Evaluation criteria for choosing a suitable communication technology
How do street lighting controllers communicate? Although wired communications technologies (like PowerLine Communications / PLC) are sometimes used in street lighting projects, radio is widely preferred. So even if LonWorks has successfully defined a reliable PLC communication standard used for smart lighting projects, the intrinsic characteristics of IoT radio communication technologies have come ahead (low power consumption, mobility, flexibility and diversity).
Depending on the coverage, there are radio communication technologies for smart street lighting suitable for short-range and long-range networks. Another differentiation is made based on whether the radio spectrum is licensed or unlicensed and whether the network is private or public. As far as the network architecture goes, there are two main types: mesh and star topology. All these attributes contribute towards creating communication technologies that, separately or combined, become a suitable solution for specific infrastructure conditions.
In a star topology, the devices are organised around the central controller known as a gateway or hub. With node-to-hub connection, star topology works efficiently, for example, in linear networks. Because endpoints operate independently of each other, if a device fails or a cable is disconnected, the rest of the network remains unaffected.
However, all communications depend on one device – the gateway. To avoid this vulnerability, system operators install more base stations to create the redundancy (a node always has access to several gateways).
Even though gateways can be costly, star networks normally require only a few, which means that implementation could be more cost effective. However, this is not always the case, as the infrastructure, density and geography could increase the number of base stations required for ideal signal coverage.

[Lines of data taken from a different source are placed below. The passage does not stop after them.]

<file path="config.mk">
export PLATFORM = sky130hd
export DESIGN_NAME = phase_ctrl
export DESIGN_NICKNAME = d
export VERILOG_FILES = /design/src/openadc_pkg.sv /design/src/phase_ctrl.sv
export SDC_FILE = /design/constraint.sdc
export NUM_CORES = 1
export LEC_CHECK = 0
export ABC_AREA = 1
export BUFFER_PORTS_ARGS = -buffer_cell sky130_fd_sc_hd__buf_2
export CORE_MARGIN = 2
export CORE_UTILIZATION = 44
export DETAILED_ROUTE_END_ITERATION = 10
export GPL_ROUTABILITY_DRIVEN = 0
export PLACE_DENSITY_LB_ADDON = 0.25
export SLEW_MARGIN = 20
export SYNTH_ARGS = -nofsm -noshare
export SYNTH_HDL_FRONTEND = slang
export SYNTH_SLANG_ARGS = --single-unit
</file>
<file path="constraint.sdc">
create_clock -name ftdi_clk -period 1.36 [get_ports ftdi_clk]
set_input_delay 0.136 -clock ftdi_clk [delete_from_list [all_inputs] [get_ports ftdi_clk]]
set_output_delay 0.136 -clock ftdi_clk [all_outputs]
set_load 0.03 [all_outputs]
</file>
<file path="src/openadc_pkg.sv">
`default_nettype none

package openadc_pkg;

	// Bus widths
	localparam int DATA_W  = 8;  // Host byte and ADC FIFO byte
	localparam int ADDR_W  = 6;  // Address field of the command byte
	localparam int WORD_W  = 32; // Sample count, offset, frequency
	localparam int PHASE_W = 9;  // Phase shift value

	// Register map
	localparam logic [ADDR_W-1:0] ADDR_GAIN     = 6'd0;
	localparam logic [ADDR_W-1:0] ADDR_SETTINGS = 6'd1;
	localparam logic [ADDR_W-1:0] ADDR_STATUS   = 6'd2;  // Read only
	localparam logic [ADDR_W-1:0] ADDR_ADCDATA  = 6'd3;  // Stream on read
	localparam logic [ADDR_W-1:0] ADDR_ECHO     = 6'd4;

	// External clock frequency, LSB first, read only
	localparam logic [ADDR_W-1:0] ADDR_EXTFREQ0 = 6'd5;
	localparam logic [ADDR_W-1:0] ADDR_EXTFREQ1 = 6'd6;
	localparam logic [ADDR_W-1:0] ADDR_EXTFREQ2 = 6'd7;
	localparam logic [ADDR_W-1:0] ADDR_EXTFREQ3 = 6'd8;

	localparam logic [ADDR_W-1:0] ADDR_PHASE_LO = 6'd9;
	localparam logic [ADDR_W-1:0] ADDR_PHASE_HI = 6'd10; // Bit 0 phase MSB, bit 1 load/done

	// Samples to capture, LSB first
	localparam logic [ADDR_W-1:0] ADDR_SAMPLES0 = 6'd16;
	localparam logic [ADDR_W-1:0] ADDR_SAMPLES1 = 6'd17;
	localparam logic [ADDR_W-1:0] ADDR_SAMPLES2 = 6'd18;
	localparam logic [ADDR_W-1:0] ADDR_SAMPLES3 = 6'd19;

	// Trigger offset, LSB first
	localparam logic [ADDR_W-1:0] ADDR_OFFSET0  = 6'd26;
	localparam logic [ADDR_W-1:0] ADDR_OFFSET1  = 6'd27;
	localparam logic [ADDR_W-1:0] ADDR_OFFSET2  = 6'd28;
	localparam logic [ADDR_W-1:0] ADDR_OFFSET3  = 6'd29;

	// Bit positions in the settings register
	localparam int SET_RESET     = 0;
	localparam int SET_HILOW     = 1;
	localparam int SET_TRIG_MODE = 2;
	localparam int SET_ARM       = 3;
	localparam int SET_TRIG_WAIT = 5;
	localparam int SET_CLK_SRC   = 6;

	localparam logic [DATA_W-1:0] SYNC_BYTE = 8'hAC; // Leads every ADC stream

	typedef enum logic [2:0] {
		IDLE,
		ADDR,
		DATA_WAIT,
		DATA_WRITE,
		READ_START,
		STREAM_SEND,
		STREAM_FETCH
	} cmd_state_e;

endpackage

`default_nettype wire

</file>
<file path="src/phase_ctrl.sv">
`default_nettype none

module phase_ctrl import openadc_pkg::*; (
	input  wire logic               ftdi_clk,
	input  wire logic               reset,
	input  wire logic               wr_en_i,
	input  wire logic [ADDR_W-1:0]  wr_addr_i,
	input  wire logic [DATA_W-1:0]  wr_data_i,
	input  wire logic [PHASE_W-1:0] phase_i,      // Phase reported by the shifter
	input  wire logic               phase_done_i,
	output logic      [PHASE_W-1:0] phase_o,
	output logic                    phase_ld_o,
	output logic      [DATA_W-1:0]  phase_rd_lo_o,
	output logic      [DATA_W-1:0]  phase_rd_hi_o
);

	logic [PHASE_W-1:0] phase_in;
	logic               phase_done;

	// Outgoing phase value
	always_ff @(posedge ftdi_clk) begin
		if (wr_en_i && (wr_addr_i == ADDR_PHASE_LO)) begin
			phase_o[7:0] <= wr_data_i;
		end
		if (wr_en_i && (wr_addr_i == ADDR_PHASE_HI)) begin
			phase_o[8] <= wr_data_i[0];
		end
	end

	// Load pulse from PHASE_HI bit 1
	always_ff @(posedge ftdi_clk or posedge reset) begin
		if (reset) begin
			phase_ld_o <= 1'b0;
		end else begin
			phase_ld_o <= wr_en_i && (wr_addr_i == ADDR_PHASE_HI) && wr_data_i[1];
		end
	end

	// Returned phase, cleared whenever a new load goes out
	always_ff @(posedge ftdi_clk or posedge reset) begin
		if (reset) begin
			phase_in   <= '0;
			phase_done <= 1'b0;
		end else if (phase_ld_o) begin
			phase_in   <= '0;
			phase_done <= 1'b0;
		end else if (phase_done_i) begin
			phase_in   <= phase_i;
			phase_done <= 1'b1;
		end
	end

	assign phase_rd_lo_o = phase_in[7:0];
	assign phase_rd_hi_o = {6'b0, phase_done, phase_in[8]}; // Status in bit 1

	a_ld_single: assert property (@(posedge ftdi_clk) disable iff (reset)
		phase_ld_o |=> !phase_ld_o);

endmodule

`default_nettype wire

</file>
==> Word-level counts from Yosys, hierarchy flattened <==
Index checks and enable logic that the tools add are counted.
{ "totals": {"register_bits": 20, "output_inout_bits": 26, "elab_cells": 15} }
{ "classes": {"n_eq_ne": 2, "mux": 4, "reduce_logical": 4} }
{ "ops": {"columns": ["op", "count"], "rows": [
  ["$mux W9", 2],
  ["$eq A6 B4 Y1 const B", 2],
  ["$logic_and A1 B1 Y1", 3],
  ["$mux W1", 2],
  ["$reduce_bool A2 Y1", 1]
]} }

==> Logic depth before layout (Yosys ltp) <==
Gate-level depths: netlist of run 1.
{ "depth": {"word_depth": 3, "depth_mapped": 4, "mapped_depth_nobuf": 4} }

==> Worst setup path after synthesis of run 1 <==
No wires, ideal clock.
{ "synth_timing": {"path_kind": "input-to-reg", "from": "input port wr_addr_i[3]", "to": "register phase_o[0] (enable)", "t_arrival_ps": 678, "required_time_ps": 990, "slack_ps": 312, "path_stages": 4, "n_path_buf": 0, "path_cell_list": "inv_1 nor2_1 nand2_1 nor2_1"} }
{ "synth_between": {"elab_chain_cells": 2} }
{ "synth_rtl": {"columns": ["item", "line_no", "text"], "rows": [
  ["from (decl)", "phase_ctrl.sv:7", "input wire logic [ADDR_W-1:0] wr_addr_i,"],
  ["$eq A6 B4 Y1", "phase_ctrl.sv:22", "if (wr_en_i && (wr_addr_i == ADDR_PHASE_LO)) begin"],
  ["$logic_and A1 B1 Y1", "phase_ctrl.sv:22", null],
  ["to (signal assigned)", "phase_ctrl.sv:23", "phase_o[7:0] <= wr_data_i;"],
  ["to (decl)", "phase_ctrl.sv:11", "output logic [PHASE_W-1:0] phase_o,"]
]} }
No other way between the ends.
A chain may end at the register's enable or synchronous reset.

==> Final worst setup path of run 1 <==
{ "layout_timing": {"from": "register phase_ld_o", "to": "output port phase_ld_o"} }
{ "layout_lines": {"columns": ["item", "line_no", "text"], "rows": [
  ["from (decl)", "phase_ctrl.sv:12", "output logic phase_ld_o,"],
  ["from (signal assigned)", "phase_ctrl.sv:35", "phase_ld_o <= wr_en_i && (wr_addr_i == ADDR_PHASE_HI) && wr_data_i[1];"]
]} }
No word-level cell between the ends.

==> run summary, run 1 <==
GRT Resource Usage Total - 13.11%
top cell type's share of synthesized area - 31.56%
Reg2Reg Depth - 3
die footprint - 0.002354 mm2
hpwl dp - 1173 um
endpoints failing setup - 0
Crit. End Element - output pin
max-cap violations - 0
Syn Inst Count - 74
Worst R2R Setup Slack - 0.50 ns
post-CTS resize count - 0
first-pass GRT wire length - 2387 um
status - completed
Overflow after GRT - 0
Seq/Total Area, Yosys - 62.55%
Die Ht - 48.52 um
CP max stage delay - 0.42 ns
clock transition at the registers of the reported paths - 0.11 ns
Initial DRT Pass Iterations - 2
clock sinks - 20
cell chain of the critical path - buf_2
P_leak - 0.5907 nW
via count - 692
Antenna Violating Nets Remaining - 0
fin crit share - 78.54%
CTS Root Cell - clkbuf_4
critical path's slowest cell - dfrtp_1
# H-tree levels - 1
CP bufs+invs - 1
n_diodes - 0
Vias/cell - 4.523
post-layout net count - 154
dominant cell type by area after synthesis - dfrtp_1
critical path depth - 1
Net Sw Frac - 27.22%
largest net degree at the start of global routing - 19
minimum clock period - 1.068 ns
Max Root-Sink Buffers - 2
top post-synthesis cells by area - dfrtp_1 (32%), edfxtp_1 (31%), nand3_2 (11%)
crit start category - flip-flop
clock power share - 23.5%
Mapped Area - 872.1 um2
CTS tree - done
PortBufs - 46
Total Routed Length - 1629 um
Overall Power - 0.001155 W
RSZ-0062 raised after global routing - false
worst reg2reg path endpoint - phase_in[0]
setup_tns - 0 ns
placed cell area - 0.001082 mm2
Layout Utilization - 60.29%
core region area - 0.001922 mm2
cts bufs inserted - 3
CP top delay family - flip-flops
num rows - 16
Peak Freq - 0.9362 GHz
WP data required - 1.22 ns
fin area - 0.001159 mm2
hold crit path type - in2reg
Yosys reg bits - 20
Critical Path Fanout Max - 3
number of DRC violations after detailed-routing iteration 0 - 3
Final Hold Fails - 0
Final Skew - 0.003344 ns
Layout area overhead - 32.86%
Worst R2R Start - phase_ld_o
sequential share of power - 58.3%
DR WL/cell - 10.65 um
initial antenna violation count - 0
IO Pins - 53
clock insertion delay at the later pin of the skew report - 0.29 ns
synth warn - 0
P_int - 0.0008402 W
Synth cell types - 13
fin. max-slew vios - 0
DR DRC count - 0
Power Density - 996.5 mW/mm2
combinational group share of total power - 18.1%
proportion of layout cells with a drive suffix above 1 - 49.21%
initial core utilization - 45.38%
post-synthesis area per instance - 11.78 um2
Crit Path Class - reg2out
WP data arrival - 0.93 ns
die width - 48.52 um
P_sw - 0.0003143 W
Worst Setup EP - phase_ld_o
peak supply drop - 0.0005963 V
vias in the first global route - 602
CP Launch Point - phase_ld_o
-- how the worst min path moves through the flow --
stage                 start           to  slack (ns)  depth (start not counted)
6_report       wr_data_i[6]   phase_o[6]        0.02                          1
5_1_grt        wr_data_i[6]   phase_o[6]      -0.008                          1
4_1_cts        wr_data_i[5]   phase_o[5]       0.008                          1
3_5_place_dp          reset  phase_in[2]        0.15                          2
3_3_place_gp          reset  phase_in[2]        0.15                          2
2_1_floorplan         reset   phase_done       -0.01                          1
-- cells in the mapped netlist --
cell and instances:
nand3_2 10, nor2_1 7, edfxtp_1 9, inv_1 4
inv_4 1, buf_4 8, nor3_1 1, inv_2 1
dfrtp_1 11, conb_1 1, buf_12 1, nand2_1 11
nand3_1 9
-- registers in the layout, indices dropped and copies added, names as in the netlist --
register / cells
phase_ld_o: 1
phase_done: 1
phase_in: 9
phase_o: 9
-- layer usage --
layer | track usage (%) | share of wire [%] | vias up | wire (um)
li1 | - | - | 336 | -
met1 | 14.78 | 39 | 330 | 632
met2 | 23.84 | 57 | 24 | 924
met3 | 0.9259 | 3.1 | 2 | 51
met4 | 8.571 | 1.3 | 0 | 21
met5 | 0 | 0 | - | 0
-- metrics by stage --
step	hold slack, ns	setup slack [ns]	std cells
after floorplan	-0.01156	0.3118	79
after global placement	0.1461	0.4082	144
after detailed placement	0.1490	0.3431	144
after CTS	0.007871	0.2843	149
after global routing	-0.007590	0.2406	153
final	0.01711	0.2918	153
-- cells in the final DEF, fill, tap and decap left out, types with 3 or more instances in the layout --
master / instances
buf_2: 46
clkbuf_4: 3
conb_1: 6
dfrtp_1: 11
dlygate4sd3_1: 5
edfxtp_1: 9
inv_1: 4
nand2_1: 11
nand3_1: 9
nand3_2: 10
nor2_1: 7
-- power groups by stage --
stage	Sequential (W)	Combinational [W]	Clock, W
final	0.000674	0.000209	0.000272
after global routing	0.000677	0.000226	0.000312
after CTS	0.000674	0.000203	0.000282
after detailed placement	0.000687	0.000201	0
after global placement	0.000687	0.000196	0
after floorplan	0.000740	0.0000880	0
-- kinds of logic (layout without fill, tap and decap cells) --
| logic type | after synthesis | in the layout | synth area share (%) |
|---|---|---|---|
| AND/OR/NAND/NOR | 38 | 38 | 24.96 |
| buffers and inverters | 15 | 62 | 12.05 |
| other | 1 | 6 | 0.4300 |
| flip-flops | 20 | 20 | 62.55 |
-- timing repair --
action / 4_1_cts / 5_1_grt
endpoints found under the hold margin: 11 / 4
hold buffers: 1 / 4
setup endpoints to repair: 0 / 0
buffers inserted: 0 / 0
-- area by class of cell --
class	count	area, um2
Sequential cell	20	545.5
Clock inverter	1	3.754
Multi-Input combinational cell	44	240.2
Fill cell	185	763.2
Timing Repair Buffer	52	287.8
Inverter	6	25.02
Clock buffer	3	22.52
Tap cell	27	33.78
Power figures use the tool's default switching activity.
==> run 2: changes to the inputs <==
CORE_UTILIZATION = 41   (was 44)
clock period = 1 ns   (was 1.36 ns; I/O delays follow)
==> run 2 against run 1 <==
Effect of this change:
- global-route usage is 2.5 points higher
- final area rose by 14%
- clock-buffer cell count stayed put
- clock power increased by 36%
- largest cell class unchanged
- largest power group unchanged
- highest routed layer unchanged
==> run summary, run 2 (synthesis gave the netlist of run 1 again) <==
cts bufs inserted - 3
Max Root-Sink Buffers - 2
Power Density - 1247 mW/mm2
Layout area overhead - 51.79%
vias in the first global route - 661
final worst slack - 0.03712 ns
hpwl dp - 1174 um
clock sinks - 20
P_int - 0.001207 W
CP max stage delay - 0.41 ns
CP bufs+invs - 1
n_diodes - 0
Worst R2R Setup Slack - 0.08 ns
RSZ-0062 raised after global routing - true
via count - 739
crit start category - flip-flop
die footprint - 0.002512 mm2
DR DRC count - 0
Die Ht - 50.12 um
CTS tree - done
combinational group share of total power - 22.2%
commonest non-fill, non-tap cells in the layout - buf_2 (37), buf_4 (15), nand2_1 (11), nand3_2 (10), dfrtp_1 (10)
initial core utilization - 44.00%
die width - 50.12 um
minimum clock period - 0.9629 ns
WP data required - 0.90 ns
P_sw - 0.0004437 W
Initial DRT Pass Iterations - 4
sequential share of power - 55.3%
fin. max-slew vios - 0
post-layout net count - 168
core region area - 0.001982 mm2
Antenna Violating Nets Remaining - 0
pre-CTS setup slack - 0.07681 ns
fin cells - 167
hold crit path type - in2reg
initial antenna violation count - 0
DR WL/cell - 10.63 um
clock insertion delay at the later pin of the skew report - 0.29 ns
largest net degree at the start of global routing - 19
Placed Cells - 144
Crit Path Class - reg2out
Fin Hold WS - 0.03428 ns
GRT Resource Usage Total - 15.62%
proportion of layout cells with a drive suffix above 1 - 52.86%
# H-tree levels - 1
PortBufs - 46
endpoints failing setup - 0
placed cell area - 0.001086 mm2
status - completed
Final Hold Fails - 0
fin crit share - 96.29%
number of DRC violations after detailed-routing iteration 0 - 11
Vias/cell - 4.425
critical path's slowest cell - edfxtp_1
clock transition at the registers of the reported paths - 0.11 ns
Critical Path Fanout Max - 1
Total Routed Length - 1776 um
P_leak - 0.6705 nW
CP top delay family - flip-flops
Crit. End Element - output pin
peak supply drop - 0.0008040 V
largest registers - phase_in (9), phase_o (9)
Peak Freq - 1.039 GHz
WP data arrival - 0.86 ns
max-cap violations - 0
Overflow after GRT - 0
cell chain of the critical path - buf_6
num rows - 16
CTS Root Cell - clkbuf_4
IO Pins - 53
clock power share - 22.5%
Final Skew - 0.001372 ns
Net Sw Frac - 26.88%
setup_tns - 0 ns
fin area - 0.001324 mm2
commonest non-fill, non-tap cell in the layout - buf_2
first-pass GRT wire length - 2863 um
==> run 2: cell types whose count changed in the layout (fill, tap and decap cells not counted) <==
cell           before  now
dlygate4sd3_1       5    9
nor2_1              7    6
buf_4               1   15
dfrtp_1            11   10
dfrtp_2             0    1
inv_8               0    1
nor2_2              0    1
inv_4               1    0
buf_2              46   37
buf_6               0    5
==> run 2: metal layers <==
metal / global-route usage (%) / up-vias / share of wire, %
met5: 0 / - / 0
met4: 8.333 / 0 / 1.5
met3: 3.030 / 2 / 6.4
met2: 27.63 / 39 / 56
met1: 17.38 / 336 / 36
li1: - / 362 / -
==> run 2: power by group through the flow <==
stage | Clock [W] | Combinational (W) | Sequential (W)
after floorplan | 0 | 0.000120 | 0.00101
after global placement | 0 | 0.000267 | 0.000933
after detailed placement | 0 | 0.000272 | 0.000935
after CTS | 0.000393 | 0.000302 | 0.000918
after global routing | 0.000428 | 0.000396 | 0.000917
final | 0.000371 | 0.000366 | 0.000913
==> run 2: cell type report <==
cell class	instances	area [um2]
clock inverters	1	3.754
clock buffers	3	22.52
fillers	159	658.1
inverters	6	30.03
multi-input cells	44	242.7
repair buffers	66	444.2
flip-flops and latches	20	546.8
well taps	27	33.78
==> run 2: final timing paths <==
check                           depth (start not counted)  startpoint          end
max in group asynchronous                               3       reset   phase_ld_o
worst max register to register                          4  phase_ld_o  phase_in[7]
min in group asynchronous                               3       reset  phase_in[3]
worst max-delay path                                    1  phase_o[0]   phase_o[0]
worst min register to register                          2  phase_done   phase_done
worst min-delay path                                    3  phase_i[6]  phase_in[6]
==> run 2: worst register-to-register path, cell delays in order (launching register included) <==
cell and delay [ns]:
dfrtp_2 0.42, buf_4 0.16, inv_8 0.11, nand3_1 0.09, nand2_1 0.08
==> run 2: repair_timing <==
action                                  in CTS  in global routing
gates cloned                                 0                  0
hold endpoints to repair                    20                  0
endpoints found under the setup margin       2                 22
setup buffers                                1                  9
hold buffers                                 9                  0
gates resized for setup                      2                 21
==> run 2: stage by stage <==
step	power [W]	util (%)
6_report	0.001651	66.79
5_1_grt	0.001741	66.79
4_1_cts	0.001613	61.30
3_5_place_dp	0.001207	54.80
3_3_place_gp	0.001200	54.80
2_1_floorplan	0.001127	-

A mesh network works by sending data along the fastest route from one device (node) to another as all devices are either directly or indirectly connected. A node serves as both an endpoint that captures and transmits its own data, as well as a repeater that relays data from other nodes.
With device-to-device connection, MESH networks can have a self-healing nature. Lighting control nodes are able to switch easily through the mesh topology, from one router to another, creating multiple routes for data to travel if a device fails. With more devices, the network becomes more robust and secure (having as a weaker point in linear architectures, where redundancy requirements are not always met). However, the bitrate is usually quite high, which makes it suitable for various infrastructures (even with higher data transmission rates, like video applications). Mesh technologies are most suitable for follow-me lighting setups.
Licensed or unlicensed radio frequency
Depending on the type of frequency range used by a specific technology, networks can be licensed or unlicensed.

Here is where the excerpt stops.